As an example, let's say you've got a new scalpel you'd like to get to market. You'll find if its intended use is stated for cutting of flesh (in general terms), it will be a Class I device, yet if it is stated as being specifically for use on an eyeball, it will be Class III. This latter classification leads to a much greater risk to patients, higher regulatory burden--including possible clinical trials--and greater expense to get to market.

Which brings us to "intended use" and "indications for use"...

What is 'Intended Use'?

"Intended use" is one of the most commonly used phrases, yet it's so often misunderstood. It is not what your device is designed to be used for or even what it could be used for. It's about what your label claims--what you say your device is meant to do.

As stated, the intended use you claim in labeling will affect the classification of your device. Most companies walk a balancing act there. For example, if it's about that scalpel, how can they bring it to market as Class I but somehow encourage surgeons to use it for that Class III use on the eyeball?

Another consideration is medical reimbursements. Codes for reimbursements work on a strict system and can lead to all sorts of regulatory headaches. Perhaps reimbursements won't be made unless the labeling says the scalpel should be used on the eye.

It's a bit of a conundrum for medical device manufacturers to work out, but we suggest you make reimbursements an early consideration in your development, along with regulatory and classification strategies. Ideally, you want to somehow strike a balance that satisfies them all. A simple, yet difficult solution, I know!

What are 'Indications for Use'?

Indications for use cover the reasons or situations in which someone would use the device. Under what conditions will the product be used? This is a term that is also commonly used in other areas, such as for classifying drugs and medications.

So, simply put:

Intended use = what you say on the label that the device is to be used for.

Indications of use = the conditions or reasons for using the device.

'Intended Use' and the 510(k)

FDA wants you to be very "to the point" about your stated intended use on your 510(k) submissions. This is more of a trend among assessors rather than a regulatory requirement; however, it can be burdensome on companies when it comes to labeling the product correctly.

You do have the right to push back if you see that something might be unjustified; however, you are best advised to pick your battles. It's not usually a good idea to be that "difficult" company. You might find that other elements are treated with additional scrutiny.

"Little words matter" is a mantra you should take up when designing your labeling. What are the nuances of the wording and how will the wording be interpreted? For example, we will often design five or six indications for use statements then perform an assessment on each one. You have to look at it from liability and reimbursement perspectives.

Each statement might have a different affect on design controls, risk management, and quality requirements. What you say about your product affects what you need to get done and may or may not add to your regulatory burden. It certainly affects your classification.

'Me Too' Strategy

Why do we see so many similar products out there on the market? One reason is the "me too" strategy.

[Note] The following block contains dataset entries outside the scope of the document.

`src/rtl/user_access_arbiter.sv`:
```
// user_access_arbiter
// Round-robin owner selection for the shared station resource. Up to four
// users request access; one owner at a time holds the grant for a bounded
// number of cycles, and a one-cycle gap separates consecutive owners.
// All outputs come straight from registers.
module user_access_arbiter #(
    parameter int MAX_HOLD = 16,
    parameter int CNT_W    = 5
) (
    input  logic             CLK,
    input  logic             RST,
    input  logic [3:0]       REQ,
    input  logic             REL,
    output logic [3:0]       GRANT,
    output logic [1:0]       OWNER,
    output logic             BUSY,
    output logic             TIMEOUT,
    output logic [CNT_W-1:0] HOLD_CNT
);

    localparam logic [1:0] S_IDLE    = 2'd0;
    localparam logic [1:0] S_GRANTED = 2'd1;
    localparam logic [1:0] S_GAP     = 2'd2;

    // Last legal value of the hold counter; reaching it forces a release.
    localparam logic [CNT_W-1:0] HOLD_LAST = CNT_W'(MAX_HOLD - 1);

    logic [1:0] state;
    logic [1:0] ptr;

    logic       found;
    logic [1:0] sel;
    logic [1:0] idx;
    logic       leave;
    logic       forced;

    // Rotating-priority scan: first requester at or after the pointer wins.
    always_comb begin
        found = 1'b0;
        sel   = ptr;
        idx   = ptr;
        for (int k = 0; k < 4; k++) begin
            idx = ptr + 2'(k);
            if (!found && REQ[idx]) begin
                found = 1'b1;
                sel   = idx;
            end
        end
    end

    // Exit conditions while granted; a release that coincides with the hold
    // limit is treated as voluntary, so only an unreleased, still-requesting
    // owner at the limit is reported as a timeout.
    always_comb begin
        leave  = REL || !REQ[OWNER] || (HOLD_CNT == HOLD_LAST);
        forced = !REL && REQ[OWNER] && (HOLD_CNT == HOLD_LAST);
    end

    // State, pointer and registered outputs.
    always_ff @(posedge CLK) begin
        if (RST) begin
            state    <= S_IDLE;
            ptr      <= 2'd0;
            GRANT    <= 4'b0000;
            OWNER    <= 2'd0;
            BUSY     <= 1'b0;
            TIMEOUT  <= 1'b0;
            HOLD_CNT <= '0;
        end else begin
            case (state)
                S_IDLE: begin
                    TIMEOUT <= 1'b0;
                    if (found) begin
                        state    <= S_GRANTED;
                        GRANT    <= 4'b0001 << sel;
                        OWNER    <= sel;
                        BUSY     <= 1'b1;
                        HOLD_CNT <= '0;
                    end
                end
                S_GRANTED: begin
                    if (leave) begin
                        state    <= S_GAP;
                        ptr      <= OWNER + 2'd1;
                        GRANT    <= 4'b0000;
                        OWNER    <= 2'd0;
                        BUSY     <= 1'b0;
                        HOLD_CNT <= '0;
                        TIMEOUT  <= forced;
                    end else begin
                        HOLD_CNT <= HOLD_CNT + 1'b1;
                    end
                end
                S_GAP: begin
                    state   <= S_IDLE;
                    TIMEOUT <= 1'b0;
                end
                default: begin
                    state    <= S_IDLE;
                    GRANT    <= 4'b0000;
                    OWNER    <= 2'd0;
                    BUSY     <= 1'b0;
                    TIMEOUT  <= 1'b0;
                    HOLD_CNT <= '0;
                end
            endcase
        end
    end

endmodule

```
`config.mk`:
```
export PLATFORM = sky130hd
export DESIGN_NAME = user_access_arbiter
export DESIGN_NICKNAME = d
export VERILOG_FILES = /design/src/rtl/user_access_arbiter.sv
export SDC_FILE = /design/constraint.sdc
export NUM_CORES = 1
export LEC_CHECK = 0
export BUFFER_PORTS_ARGS = -buffer_cell sky130_fd_sc_hd__buf_4
export CAP_MARGIN = 25
export CORE_MARGIN = 8
export CORE_UTILIZATION = 30
export CTS_BUF_LIST = sky130_fd_sc_hd__clkbuf_4 sky130_fd_sc_hd__clkbuf_8
export DETAILED_ROUTE_END_ITERATION = 7
export GPL_TIMING_DRIVEN = 0
export PLACE_DENSITY = 0.48
export SLEW_MARGIN = 10
export SYNTH_ARGS = -nofsm -noshare
export SYNTH_HDL_FRONTEND = slang
export SYNTH_SLANG_ARGS = --single-unit
```
`constraint.sdc`:
```
create_clock -name CLK -period 2.3 [get_ports CLK]
set_input_delay 0.575 -clock CLK [delete_from_list [all_inputs] [get_ports CLK]]
set_output_delay 0.575 -clock CLK [all_outputs]
set_load 0.02 [all_outputs]
```
==> results of run 1 <==
## path summary, 6_finish.rpt
check / start / cells past startpoint / endpoint
worst max-delay path: HOLD_CNT[0] / 6 / HOLD_CNT[3]
worst min-delay path: GRANT[1] / 1 / GRANT[1]
worst max register to register: HOLD_CNT[0] / 6 / HOLD_CNT[3]
worst min register to register: GRANT[1] / 1 / GRANT[1]
## routing by layer
layer | track usage (%) | up-vias | share of wire (%) | wire (um)
li1 | - | 370 | - | -
met1 | 10.2 | 333 | 45 | 859
met2 | 14.8 | 15 | 46 | 872
met3 | 3.72 | 5 | 6.8 | 128
met4 | 3.76 | 0 | 1.8 | 35
met5 | 0 | - | 0 | 0
## per-stage QoR
step | power (mW) | cell area [um2] | setup slack (ps)
floorplan | 0.437 | 840 | 502
global placement | 0.487 | 1010 | 255
detailed placement | 0.490 | 1010 | 257
CTS | 0.656 | 1040 | 418
global route | 0.685 | 1040 | 317
finish | 0.642 | 1040 | 435
## where the power goes
| part | switching (mW) | internal [mW] | total [mW] |
|---|---|---|---|
| sequential | 0.0214 | 0.316 | 0.338 |
| clock | 0.0963 | 0.0647 | 0.161 |
| combinational | 0.0767 | 0.0666 | 0.143 |
## cell usage after synthesis, types with 2 or more instances
cell and n:
nor4_1 2, a31oi_1 4, ha_1 2, mux2_4 2, dfxtp_1 17, a21oi_1 2, o2bb2ai_1 4, nor2_1 10
mux2_1 2, nand2_1 7, nand2b_1 2, nor2b_1 6, o21ai_0 3, o31ai_1 2, inv_1 3, and3_1 2
## area by class of cell
cell class | instances | area share [%]
Buffer | 1 | 0.481
Clock buffer | 3 | 2.16
Clock inverter | 1 | 0.481
Inverter | 4 | 1.44
Multi-Input combinational cell | 67 | 46.0
Sequential cell | 17 | 32.7
Tap cell | 31 | 3.73
Timing Repair Buffer | 18 | 13.0
## flip-flops by register name (all words and copies together), names as in the netlist
signal,flops
TIMEOUT,1
OWNER,2
BUSY,1
HOLD_CNT,5
GRANT,4
ptr,2
state,2
## kinds of logic (layout without fill, tap and decap cells)
kind of cell / Yosys count / after routing / synth area share, %
muxes: 4 / 4 / 6.26
xor gates and xnor gates: 1 / 1 / 1.04
and+or+nand+nor: 36 / 36 / 24.1
AOI/OAI and AO/OA: 24 / 24 / 22.7
DFF: 17 / 17 / 40.5
buffers and inverters: 5 / 27 / 2.38
adders and majority gates: 2 / 2 / 2.98
==> run summary, run 1 <==
## CTS
* done — CTS tree
* 110 ps — Clk pin slew, worst setup/hold paths
* 2 — maximum clock insertion buffer count
* 0 — post-cts resize count
* 17 — clk sinks
* 1 — deepest level of the CTS H-tree
* 0 — buffers inserted during post-CTS setup optimization
* 300 ps — worst-skew pair later-pin latency
* clkbuf_4 — clock tree root driver cell
* 3 — clock buffers created by TritonCTS
* 0 — Hold-fix buffers, CTS

## Worst setup path
* register — Critical Path End Type
* ha_1 > and3_1 > ha_1 > nor3_2 > a31oi_1 > a31oi_1 — cell breakdown of the critical path
* register — type of element launching the critical path
* 7 — largest fanout of any net on the critical path
* 450 ps — delay of the slowest cell on the worst path
* 440 ps — register-to-register setup slack
* register to register — critical path start-end classification
* 2530 ps — Worst EP required
* 2090 ps — WP data arrival
* 0 — worst path bufs/invs
* nor3_2 — slowest stage cell, crit path
* simple AND/OR/NAND/NOR gates — cell family with the largest share of critical-path delay

## Cells and area
* 0 — ant diodes
* 315 — total of fill cells in the finished design
* 121 — number of nets in the final layout
* 479 um2 — area used by multi-input combinational logic
* 24.0% — Layout area overhead
* 38.4% — Layout Utilization
* 142 — Final Non-Filler Cells
* 29.7% — layout cell share with drive strength beyond 1
* 340 um2 — Seq. cell area
* buf_4 (18), dfxtp_1 (17), nor2_1 (10), nand2_1 (7), nor2b_1 (6) — top library cells by usage in the layout, fill and taps aside
* buf_4 — commonest non-fill, non-tap cell in the layout

## Timing
* 1860 ps — time the worst path needs with I/O delays and setup
* 536 MHz — Fmax
* 0 — total of endpoints with negative setup slack in the final report
* 735 ps — Worst-Margin Slew
* 50.6% — Relative slew margins
* 81.1% — final critical-path share of the clock period
* 0 — total count of max-transition violations in the final report
* 10.2 ps — clk_skew
* 0 ps — total negative slack
* 479 ps — hold slack final
* no — RSZ-0062 raised after global routing
* 0 — number of hold-slack violations in the final timing report

## Power
* 617 nW/um2 — cell area power density
* 329 uV — peak supply drop
* 0.448 nW — Leak Pwr

## Die
* 2710 um2 — core area
* 31.0% — starting density of the core
* 68.9 um — die extent in y
* 20 — ports placed on the boundary
* 19 — standard-cell row count
* 68.9 um — die width
* 4750 um2 — die outline area

## Synthesis
* 0 — number of enable flip-flop cells after synthesis
* dfxtp_1 — most used flip-flop cell after synthesis
* 35 — number of library cell types mapped by synthesis
* 17 — count of state elements after synthesis
* 89 — instance count of the mapped netlist
* dfxtp_1 (41%), nor2_1 (4.5%), nor2b_1 (4.5%) — top post-synthesis cells by area
* 840 um2 — Mapped Area
* 0 — total number of yosys warnings
* 40.5% — top-area cell type share of the netlist area
* 40.5% — share of the yosys chip area belonging to registers
* dfxtp_1 — library cell with the largest summed area after synthesis
* 0% — share of synthesized registers carrying an async set or reset
* 9.43 um2 — syn_area_per_cell
* 98 — Synthesized Nets

## Global routing
* 722 — via count of the first global-routing pass
* 11 — pin count of the biggest net entering global routing
* 3240 um — wire length of the first global-routing pass
* 0 — antenna violations before repair
* 0 — GRT Residual Overflow
* 9.06% — global-route usage over all layers

## Run status
* completed — status

## Routing
* 13.3 um — average detailed-routed wire length per instance
* 5.09 — detail-routed via count per cell
* 0 — residual antenna-violating net count after detailed routing
* 0 — DRC errors left
* 51 — Initial DRC Count
* 723 — via count
* 1900 um — wirelength, routed
* 4 — Initial DRT Pass Iterations

## Hold path
* register to register — HP Class

## Place
* 1470 um — total half-perimeter wirelength after legalization and detailed placement
* 0.817 — Placer Congestion
* 138 — Placed Instances
* 18 — I/O Buffers

## Run
* 0 — max_cap viols

Power figures use the tool's default switching activity.
### config.mk
export PLATFORM = sky130hd
export DESIGN_NAME = password_writer
export DESIGN_NICKNAME = d
export VERILOG_FILES = /design/src/rtl/password_writer.sv
export SDC_FILE = /design/constraint.sdc
export NUM_CORES = 1
export LEC_CHECK = 0
export ABC_AREA = 1
export BUFFER_PORTS_ARGS = -buffer_cell sky130_fd_sc_hd__clkbuf_2
export CELL_PAD_IN_SITES_DETAIL_PLACEMENT = 1
export CELL_PAD_IN_SITES_GLOBAL_PLACEMENT = 1
export CORE_MARGIN = 2
export CORE_UTILIZATION = 43
export CTS_CLUSTER_SIZE = 25
export DETAILED_ROUTE_END_ITERATION = 6
export PLACE_DENSITY = 0.78
export SYNTH_ARGS = -nofsm -noshare
export SYNTH_HDL_FRONTEND = slang
export SYNTH_SLANG_ARGS = --single-unit
export TNS_END_PERCENT = 10
### constraint.sdc
create_clock -name clk -period 2.1 [get_ports clk]
set_input_delay 0.21 -clock clk [delete_from_list [all_inputs] [get_ports clk]]
set_output_delay 0.21 -clock clk [all_outputs]
set_load 0.005 [all_outputs]
### src/rtl/password_writer.sv
// rtl/password_writer.sv - captures, confirms and programs a new access code into the password storage RAM.
// All outputs are decoded from registered state, so reset clears them without waiting for a clock edge.
module password_writer #(
  parameter int DIGITS  = 4,
  parameter int DATA_W  = 4,
  parameter int ADDR_W  = 2,
  parameter int TIMEOUT = 1000
) (
  input  logic              clk,
  input  logic              rst,
  input  logic              Authenticated,
  input  logic              Change_Req,
  input  logic              Load_Button_PSWD_Game_Control,
  input  logic              Logout_Pulse,
  input  logic [DATA_W-1:0] Data_in,
  output logic [ADDR_W-1:0] Mem_Addr,
  output logic [DATA_W-1:0] Mem_Data,
  output logic              Mem_WE,
  output logic              Busy,
  output logic              Update_Done,
  output logic              Update_Error
);

  localparam logic [2:0] S_IDLE    = 3'd0;
  localparam logic [2:0] S_ENTER   = 3'd1;
  localparam logic [2:0] S_CONFIRM = 3'd2;
  localparam logic [2:0] S_WRITE   = 3'd3;
  localparam logic [2:0] S_DONE    = 3'd4;
  localparam logic [2:0] S_ERROR   = 3'd5;

  localparam int TW = $clog2(TIMEOUT);
  localparam logic [ADDR_W-1:0] LAST_IDX = ADDR_W'(DIGITS - 1);
  // Abort fires on the idle edge that would bring the counter to TIMEOUT-1.
  localparam logic [TW-1:0]     TO_LIM   = TW'(TIMEOUT - 2);

  logic [2:0]        state_q, state_d;
  logic [ADDR_W-1:0] idx_q, idx_d;
  logic [TW-1:0]     cnt_q, cnt_d;
  logic              mis_q, mis_d;
  logic              btn_q;
  logic [DATA_W-1:0] dig_q [DIGITS];
  logic [DATA_W-1:0] dig_d [DIGITS];

  logic press;
  logic abort;

  assign press = Load_Button_PSWD_Game_Control & ~btn_q;
  assign abort = Logout_Pulse | ~Authenticated;

  always_comb begin
    state_d = state_q;
    idx_d   = idx_q;
    cnt_d   = cnt_q;
    mis_d   = mis_q;
    dig_d   = dig_q;
    case (state_q)
      S_IDLE: begin
        if (Change_Req && Authenticated) begin
          state_d = S_ENTER;
          idx_d   = '0;
          cnt_d   = '0;
          mis_d   = 1'b0;
        end
      end
      S_ENTER: begin
        if (abort) begin
          state_d = S_IDLE;
        end else if (press) begin
          dig_d[idx_q] = Data_in;
          cnt_d        = '0;
          if (idx_q == LAST_IDX) begin
            idx_d   = '0;
            state_d = S_CONFIRM;
          end else begin
            idx_d = idx_q + 1'b1;
          end
        end else if (cnt_q == TO_LIM) begin
          state_d = S_ERROR;
        end else begin
          cnt_d = cnt_q + 1'b1;
        end
      end
      S_CONFIRM: begin
        if (abort) begin
          state_d = S_IDLE;
        end else if (press) begin
          cnt_d = '0;
          if (Data_in != dig_q[idx_q]) mis_d = 1'b1;
          if (idx_q == LAST_IDX) begin
            idx_d   = '0;
            state_d = (mis_q || (Data_in != dig_q[idx_q])) ? S_ERROR : S_WRITE;
          end else begin
            idx_d = idx_q + 1'b1;
          end
        end else if (cnt_q == TO_LIM) begin
          state_d = S_ERROR;
        end else begin
          cnt_d = cnt_q + 1'b1;
        end
      end
      S_WRITE: begin
        if (idx_q == LAST_IDX) begin
          idx_d   = '0;
          state_d = S_DONE;
        end else begin
          idx_d = idx_q + 1'b1;
        end
      end
      S_DONE: begin
        state_d = S_IDLE;
      end
      S_ERROR: begin
        if (abort) begin
          state_d = S_IDLE;
        end else if (Change_Req) begin
          state_d = S_ENTER;
          idx_d   = '0;
          cnt_d   = '0;
          mis_d   = 1'b0;
        end
      end
      default: begin
        state_d = S_IDLE;
      end
    endcase
  end

  always_ff @(posedge clk or posedge rst) begin
    if (rst) begin
      state_q <= S_IDLE;
      idx_q   <= '0;
      cnt_q   <= '0;
      mis_q   <= 1'b0;
      btn_q   <= 1'b0;
      for (int k = 0; k < DIGITS; k++) dig_q[k] <= '0;
    end else begin
      state_q <= state_d;
      idx_q   <= idx_d;
      cnt_q   <= cnt_d;
      mis_q   <= mis_d;
      btn_q   <= Load_Button_PSWD_Game_Control;
      dig_q   <= dig_d;
    end
  end

  assign Mem_WE       = (state_q == S_WRITE);
  assign Mem_Addr     = Mem_WE ? idx_q : '0;
  assign Mem_Data     = Mem_WE ? dig_q[idx_q] : '0;
  assign Busy         = (state_q != S_IDLE);
  assign Update_Done  = (state_q == S_DONE);
  assign Update_Error = (state_q == S_ERROR);

endmodule

Word level (Yosys, flattened, before mapping) --
Cells that the tools add are included. Widths: inputs -> output; s select.
Word-level totals: register bits after elaboration 33, bits of input ports 10, output and inout bits 10, word-level logic and storage cells 96
Operators by class: add/sub/neg operators 2, magnitude comparators 2, equality and inequality tests 21, multiplexer cells 42, bitwise gates (word level) 6, reductions and logical operators 14
Operators with widths (count):
- $mux 10 | 6
- $mux 3 | 12
- $pmux 10 s3 | 1
- $bwmux 16 | 1
- $mux 4 | 4
- $pmux 3 s5 | 1
- $mux 2 | 7
- $ne 2x2->1 const B | 7
- $reduce_and 6->1 | 2
- $add 10x1->10 const B | 1
- $eq 10x10->1 const B | 1
- $reduce_bool 3->1 | 3
- $bmux 4 s2 | 1
- $demux 4 s2 | 1
- $ne 4x4->1 const B | 2
- $pmux 2 s4 | 1
- $reduce_and 7->1 | 1
- $eq 3x2->1 const B | 2
- $eq 3x3->1 const B | 2
- $mux 1 | 6
- $reduce_and 5->1 | 1
- $ne 2x1->1 const B | 2
- $ne 4x4->1 | 1
- $reduce_bool 4->1 | 1
- 17 further kinds | 20

Longest topological paths before layout --
depth in word-level cells 11, gate-level depth with buffers 16, depth with buffers taken out 14

Least setup slack after synthesis --
Ideal clock, no wire load.
path type reg-to-reg, from register idx_q[0], to register state_q[2], setup time 0.116 ns, data arrival time 1.489 ns, required time 1.984 ns, slack 0.495 ns, stages on the path, launching flop included 17, path buffers 2, clock period less this slack 1.605 ns, cell sequence dfrtp_1 -> buf_2 -> inv_2 -> buf_6 -> nand2_1 -> nand3_1 -> nand2_1 -> nand2_1 -> nand2_1 -> nor2_1 -> nand3_1 -> nand3_1 -> nand2_1 -> nand2_1 -> nand2_1 -> nand2_1 -> nand2_1
On the way: word-level cells in the longest chain between the ends 11, elaborated cells on any way between the ends 16, classes of those cells 5 x eq/ne; 8 x mux; 1 x bitwise; 2 x reduce/logical
Ends and longest elaborated chain:
- start: declaration | RTL line 37 | logic [ADDR_W-1:0] idx_q, idx_d;
- start signal: assignment | RTL line 138 | idx_q <= idx_d;
- $not 2->3 (not written as such) | RTL line 91 | state_d = (mis_q || (Data_in != dig_q[idx_q])) ? S_ERROR : S_WRITE;
- $bmux 4 s2 | RTL line 91
- $mux 4 (not written as such) (2 in a row) | RTL line 91
- $ne 4x4->1 | RTL line 91
- $logic_or 1x1->1 | RTL line 91
- $mux 3 | RTL line 91
- $mux 3 | RTL line 89 | if (idx_q == LAST_IDX) begin
- $mux 3 | RTL line 86 | end else if (press) begin
- $mux 3 | RTL line 84 | if (abort) begin
- $pmux 3 s5 | RTL line 56 | case (state_q)
- end signal: assignment | RTL line 137 | state_q <= state_d;
- end: declaration | RTL line 36 | logic [2:0] state_q, state_d;
Parallel ways exist; a longest one is shown, timed or not. The select of a mux whose other input is x is not followed. A chain may end at the register's enable or synchronous reset.

Worst setup path in the final report --
Ends and elaborated chain as after synthesis.

==> flow_summary.ini <==
[setup_path]
r2r_cells = 14
worstReg2RegStart = idx_q[0]
crit_path_frequent_cell = nand2_1
slowest_delay_ns = 0.51
end_kind = flop
crit_slowest_cell = dfrtp_1
path_cells = inv_2 > nand2_1 > nand3_1 > nand2_1 > nand2_1 > nand2_1 > nor2_1 > nand3_1 > nand3_1 > nand2_1 > nand2_1 > nand2_1 > nand2_1 > nand2_1
cp.required_ns = 2.29
reg2reg_slack_ns = 0.25
cp.arrival_ns = 2.04
crit_path_start_kind = flop
cp_max_fo = 13
crit_type = flop to flop
r2r_end = state_q[2]

[placement]
place_congestion = 0.835
hpwl_um = 4070
portBuffers = 19
dp_slack_ns = 0.269

[timing]
drv_slew = 0
tns_ns = 0
relSlewSlack = 0.703
rsz0062_at_grt = false
worst_slack_ns = 0.247
tightest_slew_ns = 0.446
fin_skew_ns = 0.00644
period_share = 0.882
max_clock_freq_mhz = 540
fin_crit_ns = 1.85
setup_viol = 0
timing.final.hold_violations = 20
worst_hold_slack_ns = -0.0183

[routing]
post_drt_via_cell_ratio = 5.29
wl_met3_um = 141
vias = 1893
routedWlPerCell_um = 14.9
wl_met2_um = 2410
drc = 0
met1_length_um = 2720
first_iter_violations = 82
antenna_left = 0
routed_wl_um = 5330
drtPass1Iterations = 4
dr.max_layer_used = met4

[synthesis]
synth_compound_area_frac = 0.125
synthArstFlopShare = 1.00
seq_area_frac_synth = 0.410
synthAdderAreaFrac = 0.0373
ys_warn_count = 0
synth_seq_cells = 33
synth.distinct_cells = 30
synth_fp_nets = 292
synth_cells = 276
yosys-mux-area-fraction = 0
synth_edf_count = 0
synth_top_family_by_area = simple AND/OR/NAND/NOR gates
synth_xor_area_frac = 0
syn_avg_cell_area_um2 = 7.30
syn-cell-area_um2 = 2010
yosys_most_used_dff = dfrtp_1
yosys.area_share.simple = 0.346

[floorplan]
coreArea_um2 = 4440
start_util = 0.453
dieHeight_um = 72.4
row_count = 24
ios = 20
dieArea_um2 = 5250
chipWidth_um = 72.4

[clocking]
cts-buffers-inserted = 5
cts_tree = done
htree_levels = 2
root_buffer = clkbuf_8
path_clk_slew_ns = 0.07
cts-hold-fix-buffers = 0
clock_path_buffers = 2
cts.repair.resized = 0
cts_sinks = 33
clk_latency_ns = 0.29
cts_setup_buffers = 0

[power_and_ir_drop]
sequentialPowerShare = 0.378
power_switching_mw = 1.08
clockPowerShare = 0.199
power_density_nw_per_um2 = 1080
power.internal_mw = 1.37
switching_share = 0.441
power.leakage_nw = 1.11
combPwrFrac = 0.424
max-vdd-ir-drop_uv = 454

[layout]
num_antenna_cells = 0
finalNetCount = 321
fillCellCount = 595
final_layout_size_suffix_gt1_frac = 0.173
syn2layout_area_growth_pct = 13.2

[grt]
overflow = 0
grt_start_max_net_pins = 34
track_usage = 0.226
grt_pass1_wl_um = 9110
antenna_found_initial = 0
grt_pass1_vias = 1948

[outcome]
status = complete, but fails checks
violations = hold timing

[min_path]
hold_path.class = primary input to asynchronous set/reset pin

[run]
drv_cap = 0
==> registers in the layout (all words and copies together) (netlist names) <==
name / cells
mis_q: 1
dig_q: 16
cnt_q: 10
btn_q: 1
state_q: 3
idx_q: 2
==> worst max-delay path by stage <==
stage | start | to | slack (ns)
CTS | idx_q[0] | state_q[2] | 0.25
detailed placement | idx_q[0] | state_q[2] | 0.27
floorplan | idx_q[0] | state_q[2] | 0.49
global placement | state_q[0] | cnt_q[8] | 0.34
global route | idx_q[0] | state_q[2] | 0.01
finish | idx_q[0] | state_q[2] | 0.25
==> worst max-delay path, delay by kind of cell, from the launching register on <==
kind | cells | cell delay [ns]
buf+inv | 1 | 0.24
flops | 1 | 0.51
simple gates | 13 | 0.99
==> layout by cell type (no fill, tap or decap), drive strengths merged <==
cell,instances
nand2,88
inv,39
dfrtp,33
o21ai,28
nor2,28
clkbuf,26
nand3,23
a21oi,10
nor3,7
ha,6
buf,5
nand4,3
o31ai,2
o211ai,2
or2,1
o21a,1
nor4,1
a31o,1
o22ai,1
clkinvlp,1
==> synth_stat cells, types with 2 or more instances <==
cell type / instances / area share
nand2_4: 2 / 0.011
o31ai_1: 2 / 0.0075
nand4_1: 3 / 0.0093
nor3_1: 7 / 0.017
nand2_2: 2 / 0.0062
ha_1: 6 / 0.037
inv_1: 33 / 0.061
inv_2: 5 / 0.0093
nand3_1: 21 / 0.052
nor2_2: 2 / 0.0062
o21ai_0: 25 / 0.062
a21oi_1: 10 / 0.025
nor2_4: 5 / 0.028
nor2_1: 21 / 0.039
dfrtp_1: 33 / 0.41
o21ai_1: 2 / 0.0050
nand2_1: 84 / 0.16
==> final cells by class <==
cell class	instances	area [um^2]	share of cell area
clock inverters	1	7.51	0.00329
flip-flops and latches	33	826	0.362
repair buffers	24	133	0.0582
clock buffers	7	76.3	0.0335
multi-input cells	202	1020	0.449
inverters	39	149	0.0653
well taps	52	65.1	0.0285
==> per-layer routing <==
layer,vias up,global-route usage
met2,20,0.354
met1,913,0.321
met5,-,0
li1,952,-
met3,8,0.0472
met4,0,0.0556
==> power by group through the flow <==
stage / combinational, mW / clock, mW / sequential, mW
floorplan: 0.826 / 0 / 0.874
global placement: 1.01 / 0 / 0.931
detailed placement: 1.05 / 0 / 0.933
CTS: 1.05 / 0.500 / 0.923
global route: 1.20 / 0.519 / 0.950
finish: 1.04 / 0.489 / 0.928
==> logic make-up after synthesis <==
family / count (synthesis)
buffers and inverters: 41
AOI/OAI and AO/OA: 45
and+or+nand+nor: 151
adders and majority gates: 6
DFF: 33
==> through the flow <==
stage          instance area (um^2)  cells  total power [mW]  hold slack (ns)   util
2_1_floorplan                  2010    276              1.70            0.241      -
3_3_place_gp                   2200    350              1.94            0.311  0.494
3_5_place_dp                   2200    350              1.98            0.322  0.494
4_1_cts                        2280    358              2.48          0.00528  0.513
5_1_grt                        2280    358              2.67           0.0294  0.513
6_report                       2280    358              2.46          -0.0183  0.513
No activity file was read; power rests on OpenSTA's default activity.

While I'm a huge advocate for, and a fan of, innovation in medical devices, let's face it, it's hard getting something brand new out there.

Honestly, one of the easiest paths to get a product to market quickly is to copy a previously cleared 510(k). If it was already approved, then the chances are it will be again, but the unfortunate side effect of this is all of those "me too" products.

If you were going to leave it at the "me too" product, you might have something that is worth money to your company, but, chances are, what you really want to do is innovate. Because of this, Drues and I have another strategy we like: using the "me too" product as a means to getting something on the market that is generating revenue but working in the background to improve features and prepare a second submission.

We like the analogy to baseball: You can either choose to swing for a single or a home run. When you take the big swing for the home run, there's a much higher risk of striking out, whereas if you take the slower route of hitting a single, you can work your way around to home base with the risk being more mitigated.

Your strikeout risk is mitigated with the "me too" product because you're generally able to get this product to market faster, allowing you to help patients sooner and generate revenue.

You can always be working on a label expansion for later on, where you add in new intended use to the labeling. This would be like taking that swing for second base. Ask yourself, what is your risk appetite? Do you want to swing for a single or a home run? Considerations might include who your team members are --any power hitters? Do you try to hit a homerun with nobody on base? Or only if you have everyone on base?

Key Takeaways

The most important thing to remember is to apply the same concepts and philosophies in product design to label design and regulatory submissions. There is a big difference between writing and designing a submission. Engineers will be very familiar with this concept from their work on product design and design theory.

Understand that intended use and indications for use have an impact on design controls and quality measures. How much, or how little, you need to take care of can be determined by that label.

Everything you do will affect product classification, and this should be an early consideration, along with reimbursements. Know your terms and know the implications they have on your regulatory requirements.

Jon Speer is cofounder and vice president of QA/RA at greenlight.guru. Hear his presentation on why design inputs go wrong at MD&M East in New York City on June 14, 2017.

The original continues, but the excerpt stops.